Background
Conducting a properly-powered randomised controlled trial is not feasible in certain settings, due to small populations and a lack of trial-eligible patients, for life-threatening and severely debilitating conditions with high unmet need, and for ethical reasons. Regulators recognize that externally controlled clinical trials may be required in special circumstances, and marketing authorisation applications featuring externally controlled trials are increasing. The reliance of payers and health technology assessment bodies on such research designs is also growing. For instance, in the absence of head-to-head comparisons between all relevant comparators, “unanchored” indirect comparisons are often required in therapeutic areas with a rapidly evolving treatment landscape.
Methods
Various statistical methods have been proposed to adjust for imbalances in baseline covariates between the clinical trial and the external control. The most widely-used methodologies are singly robust propensity score-based weighting and outcome modelling-based approaches.
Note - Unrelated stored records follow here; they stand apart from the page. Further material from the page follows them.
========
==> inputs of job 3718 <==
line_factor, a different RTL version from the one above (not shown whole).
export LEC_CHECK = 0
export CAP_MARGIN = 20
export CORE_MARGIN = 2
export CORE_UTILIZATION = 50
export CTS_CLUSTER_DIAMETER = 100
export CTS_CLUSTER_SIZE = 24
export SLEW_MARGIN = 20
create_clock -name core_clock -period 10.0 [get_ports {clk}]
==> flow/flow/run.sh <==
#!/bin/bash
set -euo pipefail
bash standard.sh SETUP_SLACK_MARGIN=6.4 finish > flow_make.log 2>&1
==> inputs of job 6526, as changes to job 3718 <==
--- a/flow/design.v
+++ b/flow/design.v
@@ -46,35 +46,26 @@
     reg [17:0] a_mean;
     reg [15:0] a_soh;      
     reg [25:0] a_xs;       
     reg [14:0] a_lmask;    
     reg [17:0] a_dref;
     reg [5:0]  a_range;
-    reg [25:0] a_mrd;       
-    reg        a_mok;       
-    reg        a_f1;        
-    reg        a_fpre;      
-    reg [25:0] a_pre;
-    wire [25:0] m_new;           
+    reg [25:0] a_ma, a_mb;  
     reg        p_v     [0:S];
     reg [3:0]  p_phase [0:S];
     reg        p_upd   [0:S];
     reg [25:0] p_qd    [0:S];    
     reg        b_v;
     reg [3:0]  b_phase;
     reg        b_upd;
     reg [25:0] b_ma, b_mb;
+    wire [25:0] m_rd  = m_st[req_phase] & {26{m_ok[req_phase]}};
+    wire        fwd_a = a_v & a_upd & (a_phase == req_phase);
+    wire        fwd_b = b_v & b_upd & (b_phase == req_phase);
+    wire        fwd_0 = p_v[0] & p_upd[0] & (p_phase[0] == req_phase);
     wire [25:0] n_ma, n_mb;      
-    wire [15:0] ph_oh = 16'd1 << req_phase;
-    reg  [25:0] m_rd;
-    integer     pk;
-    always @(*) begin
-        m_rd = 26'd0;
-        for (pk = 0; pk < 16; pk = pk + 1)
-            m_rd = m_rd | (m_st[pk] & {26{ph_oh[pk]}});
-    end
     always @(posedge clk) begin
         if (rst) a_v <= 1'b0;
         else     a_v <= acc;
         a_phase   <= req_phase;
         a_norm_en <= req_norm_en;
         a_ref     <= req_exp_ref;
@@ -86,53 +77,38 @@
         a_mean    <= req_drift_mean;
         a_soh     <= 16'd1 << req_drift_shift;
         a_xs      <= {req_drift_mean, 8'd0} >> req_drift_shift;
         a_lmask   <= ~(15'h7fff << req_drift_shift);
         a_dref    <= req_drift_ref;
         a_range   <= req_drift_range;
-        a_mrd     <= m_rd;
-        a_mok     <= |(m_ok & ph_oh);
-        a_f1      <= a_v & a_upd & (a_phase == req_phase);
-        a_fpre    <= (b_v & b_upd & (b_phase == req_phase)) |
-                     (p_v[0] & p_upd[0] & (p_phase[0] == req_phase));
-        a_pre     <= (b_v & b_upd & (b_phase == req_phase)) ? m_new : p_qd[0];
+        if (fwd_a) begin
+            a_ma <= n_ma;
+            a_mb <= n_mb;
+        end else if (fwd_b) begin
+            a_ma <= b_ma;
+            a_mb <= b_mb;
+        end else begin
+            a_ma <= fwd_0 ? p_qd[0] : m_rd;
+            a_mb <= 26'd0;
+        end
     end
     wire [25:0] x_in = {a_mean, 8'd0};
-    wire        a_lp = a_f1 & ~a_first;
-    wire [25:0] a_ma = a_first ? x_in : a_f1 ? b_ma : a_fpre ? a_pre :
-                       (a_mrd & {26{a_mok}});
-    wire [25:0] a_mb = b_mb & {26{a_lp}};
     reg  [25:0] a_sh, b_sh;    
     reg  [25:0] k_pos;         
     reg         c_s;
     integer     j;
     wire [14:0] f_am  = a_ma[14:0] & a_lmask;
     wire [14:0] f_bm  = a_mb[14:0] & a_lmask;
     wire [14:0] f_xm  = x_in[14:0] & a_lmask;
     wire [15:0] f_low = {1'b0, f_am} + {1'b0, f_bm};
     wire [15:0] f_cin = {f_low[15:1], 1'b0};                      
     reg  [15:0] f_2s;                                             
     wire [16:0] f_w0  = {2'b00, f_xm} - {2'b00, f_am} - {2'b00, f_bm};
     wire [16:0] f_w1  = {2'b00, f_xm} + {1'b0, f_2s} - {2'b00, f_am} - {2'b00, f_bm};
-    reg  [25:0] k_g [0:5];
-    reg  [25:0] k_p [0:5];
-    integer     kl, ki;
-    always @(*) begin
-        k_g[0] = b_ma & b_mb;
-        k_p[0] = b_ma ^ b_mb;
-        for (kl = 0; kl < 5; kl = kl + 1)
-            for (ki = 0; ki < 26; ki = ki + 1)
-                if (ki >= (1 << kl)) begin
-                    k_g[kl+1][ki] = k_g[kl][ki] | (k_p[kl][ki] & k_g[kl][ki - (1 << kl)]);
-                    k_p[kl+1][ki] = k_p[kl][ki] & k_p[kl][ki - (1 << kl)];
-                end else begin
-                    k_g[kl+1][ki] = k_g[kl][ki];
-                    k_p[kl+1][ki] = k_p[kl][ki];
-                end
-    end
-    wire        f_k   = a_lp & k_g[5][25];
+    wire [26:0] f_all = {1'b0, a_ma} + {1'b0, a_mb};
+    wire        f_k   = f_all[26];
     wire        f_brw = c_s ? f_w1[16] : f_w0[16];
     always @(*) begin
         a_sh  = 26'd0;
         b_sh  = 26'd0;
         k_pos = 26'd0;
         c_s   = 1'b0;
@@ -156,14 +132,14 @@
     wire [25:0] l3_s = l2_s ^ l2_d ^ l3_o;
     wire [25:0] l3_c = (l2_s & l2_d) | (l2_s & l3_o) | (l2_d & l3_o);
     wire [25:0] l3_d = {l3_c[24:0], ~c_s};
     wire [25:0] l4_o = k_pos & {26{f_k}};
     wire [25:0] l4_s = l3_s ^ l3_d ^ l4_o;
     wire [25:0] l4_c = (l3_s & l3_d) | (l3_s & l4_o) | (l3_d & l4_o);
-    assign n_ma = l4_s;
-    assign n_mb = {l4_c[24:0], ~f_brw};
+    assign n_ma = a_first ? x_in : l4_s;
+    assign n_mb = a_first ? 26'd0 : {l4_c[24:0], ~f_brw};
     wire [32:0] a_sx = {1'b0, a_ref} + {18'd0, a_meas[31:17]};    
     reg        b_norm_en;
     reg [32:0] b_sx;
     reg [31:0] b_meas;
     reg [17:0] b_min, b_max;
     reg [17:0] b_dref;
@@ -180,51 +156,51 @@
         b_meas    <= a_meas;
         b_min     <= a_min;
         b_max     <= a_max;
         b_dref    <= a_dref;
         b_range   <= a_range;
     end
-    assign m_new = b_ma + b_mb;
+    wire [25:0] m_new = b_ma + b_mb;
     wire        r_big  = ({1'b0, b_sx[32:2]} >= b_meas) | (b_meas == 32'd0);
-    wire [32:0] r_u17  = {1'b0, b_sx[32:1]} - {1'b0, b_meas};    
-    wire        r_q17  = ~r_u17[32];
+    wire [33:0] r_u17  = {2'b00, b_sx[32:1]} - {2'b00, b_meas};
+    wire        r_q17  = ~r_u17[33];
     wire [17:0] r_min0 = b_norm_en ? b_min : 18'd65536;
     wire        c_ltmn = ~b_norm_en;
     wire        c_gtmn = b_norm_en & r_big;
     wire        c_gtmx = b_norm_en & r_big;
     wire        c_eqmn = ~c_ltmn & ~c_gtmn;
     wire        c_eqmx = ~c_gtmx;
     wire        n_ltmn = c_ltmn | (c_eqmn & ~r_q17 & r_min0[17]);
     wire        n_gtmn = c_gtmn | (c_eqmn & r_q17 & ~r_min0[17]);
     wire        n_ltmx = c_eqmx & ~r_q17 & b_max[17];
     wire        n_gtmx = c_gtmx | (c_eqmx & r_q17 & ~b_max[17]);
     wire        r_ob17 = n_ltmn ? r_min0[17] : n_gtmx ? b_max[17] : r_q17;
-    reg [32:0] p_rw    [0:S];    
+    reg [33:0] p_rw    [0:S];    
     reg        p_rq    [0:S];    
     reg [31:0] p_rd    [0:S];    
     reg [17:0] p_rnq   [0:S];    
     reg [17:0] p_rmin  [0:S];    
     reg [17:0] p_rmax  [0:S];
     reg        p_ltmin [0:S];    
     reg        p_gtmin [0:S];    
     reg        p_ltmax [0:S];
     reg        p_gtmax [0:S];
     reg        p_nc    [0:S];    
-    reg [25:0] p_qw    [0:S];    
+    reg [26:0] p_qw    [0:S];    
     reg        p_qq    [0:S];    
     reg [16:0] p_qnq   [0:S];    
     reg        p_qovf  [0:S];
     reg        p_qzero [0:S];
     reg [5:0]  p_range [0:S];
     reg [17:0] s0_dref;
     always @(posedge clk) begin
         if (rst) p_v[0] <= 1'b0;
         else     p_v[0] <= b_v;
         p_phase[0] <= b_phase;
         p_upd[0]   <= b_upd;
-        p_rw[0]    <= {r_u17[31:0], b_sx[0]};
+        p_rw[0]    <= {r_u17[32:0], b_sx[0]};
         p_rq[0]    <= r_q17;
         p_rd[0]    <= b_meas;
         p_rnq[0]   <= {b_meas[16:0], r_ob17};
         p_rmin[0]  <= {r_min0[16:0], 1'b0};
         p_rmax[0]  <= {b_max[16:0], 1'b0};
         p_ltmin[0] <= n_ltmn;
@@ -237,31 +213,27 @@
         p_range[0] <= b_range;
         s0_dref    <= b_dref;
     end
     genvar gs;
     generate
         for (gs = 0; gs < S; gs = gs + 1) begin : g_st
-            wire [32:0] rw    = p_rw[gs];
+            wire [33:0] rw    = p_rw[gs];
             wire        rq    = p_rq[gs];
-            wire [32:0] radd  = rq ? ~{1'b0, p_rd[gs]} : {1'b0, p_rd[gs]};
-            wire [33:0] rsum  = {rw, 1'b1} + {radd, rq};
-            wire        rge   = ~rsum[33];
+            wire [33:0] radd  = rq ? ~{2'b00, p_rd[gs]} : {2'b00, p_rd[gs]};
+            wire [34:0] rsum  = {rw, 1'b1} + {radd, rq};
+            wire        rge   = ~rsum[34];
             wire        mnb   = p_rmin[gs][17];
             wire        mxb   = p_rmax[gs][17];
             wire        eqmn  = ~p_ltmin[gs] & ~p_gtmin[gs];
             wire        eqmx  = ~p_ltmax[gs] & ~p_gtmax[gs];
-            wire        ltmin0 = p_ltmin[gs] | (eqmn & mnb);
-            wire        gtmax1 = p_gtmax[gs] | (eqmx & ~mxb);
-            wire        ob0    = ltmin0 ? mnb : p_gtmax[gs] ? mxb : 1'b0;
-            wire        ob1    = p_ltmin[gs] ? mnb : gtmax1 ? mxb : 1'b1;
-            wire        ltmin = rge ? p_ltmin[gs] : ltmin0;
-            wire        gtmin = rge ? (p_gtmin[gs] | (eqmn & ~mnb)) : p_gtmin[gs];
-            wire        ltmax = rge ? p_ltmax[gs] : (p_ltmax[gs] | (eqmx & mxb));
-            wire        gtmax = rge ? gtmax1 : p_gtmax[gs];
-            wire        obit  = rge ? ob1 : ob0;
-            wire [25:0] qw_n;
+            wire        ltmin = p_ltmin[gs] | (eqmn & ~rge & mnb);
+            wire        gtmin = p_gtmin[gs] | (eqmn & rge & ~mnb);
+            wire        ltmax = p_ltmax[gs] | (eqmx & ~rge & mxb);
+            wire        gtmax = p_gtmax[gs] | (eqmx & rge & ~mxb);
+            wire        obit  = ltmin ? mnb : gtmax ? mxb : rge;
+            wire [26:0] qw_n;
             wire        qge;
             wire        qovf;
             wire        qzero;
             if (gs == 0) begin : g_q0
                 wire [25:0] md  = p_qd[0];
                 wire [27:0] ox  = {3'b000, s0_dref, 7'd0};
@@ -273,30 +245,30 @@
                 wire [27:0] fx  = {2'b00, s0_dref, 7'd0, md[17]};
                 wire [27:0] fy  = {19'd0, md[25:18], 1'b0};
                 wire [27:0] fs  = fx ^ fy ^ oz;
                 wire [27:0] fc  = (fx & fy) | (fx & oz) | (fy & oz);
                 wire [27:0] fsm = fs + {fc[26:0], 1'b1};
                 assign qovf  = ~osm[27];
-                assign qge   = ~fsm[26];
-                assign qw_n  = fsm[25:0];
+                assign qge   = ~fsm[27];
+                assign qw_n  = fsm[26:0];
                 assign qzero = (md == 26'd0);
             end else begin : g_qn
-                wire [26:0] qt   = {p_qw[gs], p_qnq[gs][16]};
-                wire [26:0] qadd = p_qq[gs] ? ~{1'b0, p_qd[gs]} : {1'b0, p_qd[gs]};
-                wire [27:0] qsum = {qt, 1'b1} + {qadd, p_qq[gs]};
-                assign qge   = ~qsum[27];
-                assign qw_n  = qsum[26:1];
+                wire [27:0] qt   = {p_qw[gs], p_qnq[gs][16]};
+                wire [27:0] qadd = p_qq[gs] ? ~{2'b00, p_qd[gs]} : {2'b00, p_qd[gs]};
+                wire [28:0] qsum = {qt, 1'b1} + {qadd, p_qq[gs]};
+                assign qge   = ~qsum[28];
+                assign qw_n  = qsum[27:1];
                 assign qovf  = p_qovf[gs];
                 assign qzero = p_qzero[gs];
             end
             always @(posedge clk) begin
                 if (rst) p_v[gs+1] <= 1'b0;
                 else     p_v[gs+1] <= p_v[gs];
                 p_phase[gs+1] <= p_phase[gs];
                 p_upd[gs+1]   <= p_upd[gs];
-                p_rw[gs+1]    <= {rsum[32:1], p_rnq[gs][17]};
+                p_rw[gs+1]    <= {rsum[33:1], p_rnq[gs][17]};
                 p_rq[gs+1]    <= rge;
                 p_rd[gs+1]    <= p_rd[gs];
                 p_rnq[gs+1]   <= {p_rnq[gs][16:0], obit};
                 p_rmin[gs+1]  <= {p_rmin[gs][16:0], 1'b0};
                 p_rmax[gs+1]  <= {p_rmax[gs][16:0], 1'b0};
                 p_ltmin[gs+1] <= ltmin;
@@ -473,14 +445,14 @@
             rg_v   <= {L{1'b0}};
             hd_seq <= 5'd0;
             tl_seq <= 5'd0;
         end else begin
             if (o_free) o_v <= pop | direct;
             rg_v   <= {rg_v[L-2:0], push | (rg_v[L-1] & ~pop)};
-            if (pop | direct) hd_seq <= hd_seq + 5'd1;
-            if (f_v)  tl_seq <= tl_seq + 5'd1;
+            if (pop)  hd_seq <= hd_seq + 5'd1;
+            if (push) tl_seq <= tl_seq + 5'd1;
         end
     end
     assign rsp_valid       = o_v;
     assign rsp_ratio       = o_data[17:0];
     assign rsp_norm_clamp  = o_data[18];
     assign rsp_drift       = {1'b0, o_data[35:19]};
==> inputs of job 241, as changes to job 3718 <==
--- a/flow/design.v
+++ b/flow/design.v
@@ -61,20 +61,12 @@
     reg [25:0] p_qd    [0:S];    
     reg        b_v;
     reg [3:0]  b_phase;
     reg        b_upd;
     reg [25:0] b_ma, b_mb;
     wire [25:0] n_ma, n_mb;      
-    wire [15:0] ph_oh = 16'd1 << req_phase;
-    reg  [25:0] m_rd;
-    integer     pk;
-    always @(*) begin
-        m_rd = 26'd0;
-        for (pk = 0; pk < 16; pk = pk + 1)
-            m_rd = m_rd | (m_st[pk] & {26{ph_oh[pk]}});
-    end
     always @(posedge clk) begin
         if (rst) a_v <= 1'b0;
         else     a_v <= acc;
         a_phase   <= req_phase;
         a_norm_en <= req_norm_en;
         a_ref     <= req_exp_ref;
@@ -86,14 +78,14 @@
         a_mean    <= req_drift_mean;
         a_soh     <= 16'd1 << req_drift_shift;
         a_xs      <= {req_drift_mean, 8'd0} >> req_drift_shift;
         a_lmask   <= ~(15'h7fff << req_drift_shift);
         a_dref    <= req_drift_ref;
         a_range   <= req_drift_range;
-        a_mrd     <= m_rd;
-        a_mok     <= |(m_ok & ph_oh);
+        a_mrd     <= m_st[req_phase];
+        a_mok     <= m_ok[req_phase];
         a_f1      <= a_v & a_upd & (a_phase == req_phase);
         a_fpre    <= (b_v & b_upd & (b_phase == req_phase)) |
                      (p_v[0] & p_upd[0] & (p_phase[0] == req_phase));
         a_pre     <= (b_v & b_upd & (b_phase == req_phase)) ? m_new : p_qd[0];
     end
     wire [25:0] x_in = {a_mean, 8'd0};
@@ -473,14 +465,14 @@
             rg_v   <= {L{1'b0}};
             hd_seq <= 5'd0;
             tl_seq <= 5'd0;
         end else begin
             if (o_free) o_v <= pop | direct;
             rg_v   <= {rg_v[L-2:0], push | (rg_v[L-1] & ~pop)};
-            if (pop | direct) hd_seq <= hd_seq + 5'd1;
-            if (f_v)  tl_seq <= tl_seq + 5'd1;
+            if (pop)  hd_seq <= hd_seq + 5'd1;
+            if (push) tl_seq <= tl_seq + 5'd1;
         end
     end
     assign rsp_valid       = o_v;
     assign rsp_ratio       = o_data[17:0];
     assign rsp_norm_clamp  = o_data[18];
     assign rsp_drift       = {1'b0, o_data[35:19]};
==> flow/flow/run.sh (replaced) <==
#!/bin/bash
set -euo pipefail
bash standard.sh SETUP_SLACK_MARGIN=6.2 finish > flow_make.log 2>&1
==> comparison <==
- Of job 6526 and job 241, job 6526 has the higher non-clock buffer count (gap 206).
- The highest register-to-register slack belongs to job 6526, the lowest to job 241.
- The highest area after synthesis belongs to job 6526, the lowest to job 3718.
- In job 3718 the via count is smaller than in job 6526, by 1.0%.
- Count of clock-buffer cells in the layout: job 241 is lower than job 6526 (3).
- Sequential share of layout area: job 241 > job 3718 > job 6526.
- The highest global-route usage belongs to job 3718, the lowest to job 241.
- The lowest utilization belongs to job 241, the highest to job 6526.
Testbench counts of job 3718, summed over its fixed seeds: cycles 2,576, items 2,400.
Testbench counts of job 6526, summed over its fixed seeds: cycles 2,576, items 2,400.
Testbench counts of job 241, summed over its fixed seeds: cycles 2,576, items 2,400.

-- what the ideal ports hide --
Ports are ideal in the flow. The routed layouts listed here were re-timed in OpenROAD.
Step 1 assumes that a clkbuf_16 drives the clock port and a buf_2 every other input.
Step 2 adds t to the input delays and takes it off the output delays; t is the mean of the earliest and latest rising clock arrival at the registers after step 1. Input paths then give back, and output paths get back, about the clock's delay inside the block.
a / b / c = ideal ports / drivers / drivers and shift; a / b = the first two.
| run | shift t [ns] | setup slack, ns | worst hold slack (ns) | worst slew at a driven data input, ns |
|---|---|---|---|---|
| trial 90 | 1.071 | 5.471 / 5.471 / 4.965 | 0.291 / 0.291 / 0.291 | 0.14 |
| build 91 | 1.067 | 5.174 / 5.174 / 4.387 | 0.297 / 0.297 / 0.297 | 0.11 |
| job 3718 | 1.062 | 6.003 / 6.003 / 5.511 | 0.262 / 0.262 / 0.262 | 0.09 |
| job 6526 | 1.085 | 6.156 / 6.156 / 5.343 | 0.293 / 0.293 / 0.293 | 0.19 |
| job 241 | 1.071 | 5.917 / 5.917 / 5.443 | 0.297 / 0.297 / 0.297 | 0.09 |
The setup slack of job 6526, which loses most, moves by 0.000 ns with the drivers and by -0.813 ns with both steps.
This design comes from an exercise in tuning for small area, a short achievable clock period and few clock cycles per item on the open sky130 flow, not from production work.
Function was checked by simulation only, so behaviour that the tests miss may differ from the original.

## flow/design.v

```verilog
module d12_mix (
    input  wire [31:0] h_in,
    output wire [31:0] h_out
);
    wire [31:0] s1 = h_in ^ (h_in >> 16);
    wire [31:0] s2 = s1 * 32'h7A5B3C1D;
    wire [31:0] s3 = s2 ^ (s2 >> 15);
    wire [31:0] s4 = s3 * 32'h2C9E6B47;
    assign h_out   = s4 ^ (s4 >> 16);
endmodule
module d12_keys (
    input  wire        clk,
    input  wire        rst,         
    input  wire        in_valid,
    output wire        in_ready,
    input  wire [2:0]  in_op,
    input  wire        in_first,    
    input  wire [63:0] in_a,
    input  wire [31:0] in_b,
    input  wire [6:0]  in_n,
    output reg         out_valid,
    input  wire        out_ready,
    output reg  [31:0] out_data
);
    localparam OP_H32  = 3'd0;    
    localparam OP_H64  = 3'd1;    
    localparam OP_HC32 = 3'd2;    
    localparam OP_HC64 = 3'd3;    
    localparam OP_PART = 3'd4;    
    localparam OP_HIST = 3'd5;    
    wire accept = in_valid && in_ready;
    assign in_ready = !out_valid || out_ready;
    wire        is_comb = (in_op == OP_HC32) || (in_op == OP_HC64);
    wire        is_wide = (in_op == OP_H64)  || (in_op == OP_HC64);
    wire [31:0] b_rot   = {in_b[24:0], in_b[31:25]};
    wire [31:0] x0      = is_comb ? (b_rot ^ in_a[31:0]) : (in_a[31:0] ^ in_b);
    wire [31:0] m0;
    d12_mix u_mix0 (.h_in(x0), .h_out(m0));
    wire [31:0] x1      = {m0[24:0], m0[31:25]} ^ in_a[63:32];
    wire [31:0] m1;
    d12_mix u_mix1 (.h_in(x1), .h_out(m1));
    wire [31:0] hash    = is_wide ? m1 : m0;
    reg  [6:0]  cnt [0:63];
    wire [38:0] prod = in_a[31:0] * in_n;
    wire [5:0]  part = prod[37:32];
    wire [6:0]  rank = in_first ? 7'd0 : cnt[part];
    wire [31:0] part_res = {18'd0, rank[5:0], 2'b00, part};
    wire [5:0]  hidx = in_a[5:0];
    wire [31:0] hist_res = ({1'b0, hidx} < in_n) ? {25'd0, cnt[hidx]} : 32'd0;
    reg  [31:0] result;
    always @(*) begin
        case (in_op)
            OP_PART: result = part_res;
            OP_HIST: result = hist_res;
            default: result = hash;
        endcase
    end
    integer i;
    always @(posedge clk) begin
        if (rst) begin
            for (i = 0; i < 64; i = i + 1)
                cnt[i] <= 7'd0;
        end else if (accept && in_op == OP_PART) begin
            if (in_first)
                for (i = 0; i < 64; i = i + 1)
                    cnt[i] <= 7'd0;
            cnt[part] <= rank + 7'd1;
        end
    end
    always @(posedge clk) begin
        if (rst) begin
            out_valid <= 1'b0;
            out_data  <= 32'd0;
        end else if (accept) begin
            out_valid <= 1'b1;
            out_data  <= result;
        end else if (out_ready) begin
            out_valid <= 1'b0;
        end
    end
endmodule
```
Alternative weighting methods based on entropy balancing will be presented, which directly enforce covariate balance and are generally more stable, precise and robust to model misspecification than the standard “modelling” approaches to weighting. The presentation will introduce doubly robust estimators that augment the entropy balancing approaches by fitting a model for the conditional outcome expectation, then combining the predictions of the outcome model with the entropy balancing weights. The methods are evaluated in a simulation study and their application illustrated in an example analysis.
Results and Conclusions
The presentation integrates parallel developments in the areas of indirect treatment comparisons (meta-analysis) and causal inference, under a unified framework for target estimands and covariate adjustment. Decision-makers have expressed a preference for doubly robust estimation approaches that can consistently estimate treatment effects as long as either a propensity score model or an outcome model is correct, but not necessarily both. Augmented entropy balancing-based estimators that are doubly robust and more bias-robust than commonly used approaches, as demonstrated by simulations involving binary outcomes, are presented.